╭─ Given data
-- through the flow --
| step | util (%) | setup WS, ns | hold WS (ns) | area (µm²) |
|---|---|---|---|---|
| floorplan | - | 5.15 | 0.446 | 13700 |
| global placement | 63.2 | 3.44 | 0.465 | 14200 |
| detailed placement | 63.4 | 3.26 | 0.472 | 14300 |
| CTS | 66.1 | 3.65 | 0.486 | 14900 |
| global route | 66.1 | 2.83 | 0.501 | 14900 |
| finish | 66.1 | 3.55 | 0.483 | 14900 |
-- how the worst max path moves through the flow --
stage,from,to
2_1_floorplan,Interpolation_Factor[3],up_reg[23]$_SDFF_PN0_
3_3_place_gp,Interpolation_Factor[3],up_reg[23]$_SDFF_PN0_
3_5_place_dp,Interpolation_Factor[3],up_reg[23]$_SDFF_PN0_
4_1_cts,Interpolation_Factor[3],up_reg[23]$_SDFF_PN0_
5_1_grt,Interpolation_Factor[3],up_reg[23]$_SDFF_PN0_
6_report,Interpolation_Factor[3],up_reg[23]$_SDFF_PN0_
<file path="src/rtl/screen_arb_pkg.sv">
// Shared types and defaults for the screen RAM arbiter.
// Holds scan FSM states, screen window defaults and RAM address width.
package screen_arb_pkg;

  typedef enum logic [1:0] {
    S_IDLE,
    S_SCAN,
    S_DRAIN
  } state_e;

  localparam logic [15:0] SCREEN_BASE_DEF  = 16'h0200;
  localparam int          SCREEN_WORDS_DEF = 1024;
  localparam int          RAM_AW           = 10;

endpackage

</file>
<file path="src/rtl/pixel_fifo.sv">
// Small synchronous FIFO buffering scanned pixel bytes.
// Caller guarantees no push when full and no pop when empty.
module pixel_fifo #(
  parameter  int DEPTH = 4,
  parameter  int W     = 8,
  localparam int AW    = (DEPTH > 1) ? $clog2(DEPTH) : 1,
  localparam int CW    = $clog2(DEPTH + 1)
) (
  input  logic          clk,
  input  logic          rst_n,
  input  logic          push_i,
  input  logic [W-1:0]  din_i,
  input  logic          pop_i,
  output logic [W-1:0]  dout_o,
  output logic          empty_o,
  output logic [CW-1:0] count_o
);

  logic [W-1:0]  mem_q [DEPTH];
  logic [AW-1:0] wr_q, rd_q;
  logic [CW-1:0] cnt_q;

  function automatic logic [AW-1:0] nxt(input logic [AW-1:0] p);
    return (p == AW'(DEPTH - 1)) ? '0 : p + 1'b1;
  endfunction

  always_ff @(posedge clk) begin
    if (push_i) mem_q[wr_q] <= din_i;
  end

  always_ff @(posedge clk or negedge rst_n) begin
    if (!rst_n) begin
      wr_q  <= '0;
      rd_q  <= '0;
      cnt_q <= '0;
    end else begin
      if (push_i) wr_q <= nxt(wr_q);
      if (pop_i)  rd_q <= nxt(rd_q);
      if (push_i && !pop_i)      cnt_q <= cnt_q + 1'b1;
      else if (pop_i && !push_i) cnt_q <= cnt_q - 1'b1;
    end
  end

  assign dout_o  = mem_q[rd_q];
  assign empty_o = (cnt_q == '0);
  assign count_o = cnt_q;

endmodule

</file>
<file path="src/rtl/screen_bus_arbiter.sv">
// Shares a single-port screen RAM between CPU accesses and a
// credit-limited frame scanner feeding a pixel stream.
module screen_bus_arbiter
  import screen_arb_pkg::*;
#(
  parameter logic [15:0] SCREEN_BASE  = SCREEN_BASE_DEF,
  parameter int          SCREEN_WORDS = SCREEN_WORDS_DEF,
  parameter int          FIFO_DEPTH   = 4,
  parameter int          STARVE_LIMIT = 8
) (
  input  logic              clock,
  input  logic              nreset,
  input  logic [15:0]       cpu_addr,
  input  logic              cpu_rw,
  input  logic [7:0]        cpu_wdata,
  output logic [7:0]        cpu_rdata,
  output logic              cpu_rdy,
  output logic [RAM_AW-1:0] ram_addr,
  output logic              ram_we,
  output logic [7:0]        ram_wdata,
  input  logic [7:0]        ram_rdata,
  input  logic              frame_start,
  output logic              pix_valid,
  input  logic              pix_ready,
  output logic [7:0]        pix_data,
  output logic [RAM_AW-1:0] pix_index,
  output logic              frame_done
);

  localparam int CW = $clog2(FIFO_DEPTH + 1);
  localparam int SW = $clog2(STARVE_LIMIT + 1);
  localparam logic [16:0] LO = 17'(SCREEN_BASE);
  localparam logic [16:0] HI = 17'(int'(SCREEN_BASE) + SCREEN_WORDS);

  state_e            state_q, state_d;
  logic [RAM_AW-1:0] fetch_q, fetch_d;
  logic [SW-1:0]     starve_q, starve_d;
  logic [RAM_AW-1:0] pidx_q, pidx_d;
  logic              scan_rd_q, cpu_rd_q;
  logic [7:0]        rdata_q;

  logic          cpu_hit, scan_want, starve_max;
  logic          cpu_gnt, scan_gnt, pop;
  logic          fifo_empty;
  logic [CW-1:0] fifo_cnt;
  logic [16:0]   addr_x;

  assign addr_x  = {1'b0, cpu_addr};
  assign cpu_hit = (addr_x >= LO) && (addr_x < HI);

  // In-flight read already owns a FIFO slot.
  assign scan_want = (state_q == S_SCAN) &&
    (({1'b0, fifo_cnt} + (CW+1)'(scan_rd_q)) < (CW+1)'(FIFO_DEPTH));

  assign starve_max = (starve_q == SW'(STARVE_LIMIT));
  assign cpu_gnt    = cpu_hit && !(scan_want && starve_max);
  assign scan_gnt   = scan_want && !cpu_gnt;
  assign cpu_rdy    = !(cpu_hit && scan_gnt);

  assign ram_we    = cpu_gnt && !cpu_rw;
  assign ram_wdata = ram_we ? cpu_wdata : 8'h00;
  assign ram_addr  = cpu_gnt ? RAM_AW'(cpu_addr - SCREEN_BASE) : fetch_q;

  assign cpu_rdata = cpu_rd_q ? ram_rdata : rdata_q;

  assign pix_valid = !fifo_empty;
  assign pop       = pix_valid && pix_ready;
  assign pix_index = pidx_q;

  always_comb begin
    state_d    = state_q;
    fetch_d    = fetch_q;
    starve_d   = starve_q;
    pidx_d     = pidx_q;
    frame_done = 1'b0;
    unique case (state_q)
      S_IDLE: begin
        if (frame_start) begin
          state_d = S_SCAN;
          fetch_d = '0;
        end
      end
      S_SCAN: begin
        if (scan_gnt) begin
          fetch_d = fetch_q + 1'b1;
          if (fetch_q == RAM_AW'(SCREEN_WORDS - 1))
            state_d = S_DRAIN;
        end
      end
      S_DRAIN: begin
        if (fifo_empty && !scan_rd_q) begin
          state_d    = S_IDLE;
          frame_done = 1'b1;
        end
      end
      default: state_d = S_IDLE;
    endcase
    if (state_q != S_SCAN || scan_gnt)
      starve_d = '0;
    else if (scan_want && cpu_gnt && !starve_max)
      starve_d = starve_q + 1'b1;
    if (state_q == S_IDLE && frame_start)
      pidx_d = '0;
    else if (pop)
      pidx_d = pidx_q + 1'b1;
  end

  always_ff @(posedge clock or negedge nreset) begin
    if (!nreset) begin
      state_q   <= S_IDLE;
      fetch_q   <= '0;
      starve_q  <= '0;
      pidx_q    <= '0;
      scan_rd_q <= 1'b0;
      cpu_rd_q  <= 1'b0;
      rdata_q   <= 8'h00;
    end else begin
      state_q   <= state_d;
      fetch_q   <= fetch_d;
      starve_q  <= starve_d;
      pidx_q    <= pidx_d;
      scan_rd_q <= scan_gnt;
      cpu_rd_q  <= cpu_gnt && cpu_rw;
      if (cpu_rd_q) rdata_q <= ram_rdata;
    end
  end

  pixel_fifo #(
    .DEPTH (FIFO_DEPTH),
    .W     (8)
  ) u_fifo (
    .clk     (clock),
    .rst_n   (nreset),
    .push_i  (scan_rd_q),
    .din_i   (ram_rdata),
    .pop_i   (pop),
    .dout_o  (pix_data),
    .empty_o (fifo_empty),
    .count_o (fifo_cnt)
  );

endmodule

</file>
╰─
■ Your instructions
Beginning with the line that has "area (µm²) |" and ending with the line that has "5_1_grt,Interpolation_Factor[3],up_reg[23]$_SDFF_PN0_", set down the lines above exactly and include no others.

■ Exercise response
| step | util (%) | setup WS, ns | hold WS (ns) | area (µm²) |
|---|---|---|---|---|
| floorplan | - | 5.15 | 0.446 | 13700 |
| global placement | 63.2 | 3.44 | 0.465 | 14200 |
| detailed placement | 63.4 | 3.26 | 0.472 | 14300 |
| CTS | 66.1 | 3.65 | 0.486 | 14900 |
| global route | 66.1 | 2.83 | 0.501 | 14900 |
| finish | 66.1 | 3.55 | 0.483 | 14900 |
-- how the worst max path moves through the flow --
stage,from,to
2_1_floorplan,Interpolation_Factor[3],up_reg[23]$_SDFF_PN0_
3_3_place_gp,Interpolation_Factor[3],up_reg[23]$_SDFF_PN0_
3_5_place_dp,Interpolation_Factor[3],up_reg[23]$_SDFF_PN0_
4_1_cts,Interpolation_Factor[3],up_reg[23]$_SDFF_PN0_
5_1_grt,Interpolation_Factor[3],up_reg[23]$_SDFF_PN0_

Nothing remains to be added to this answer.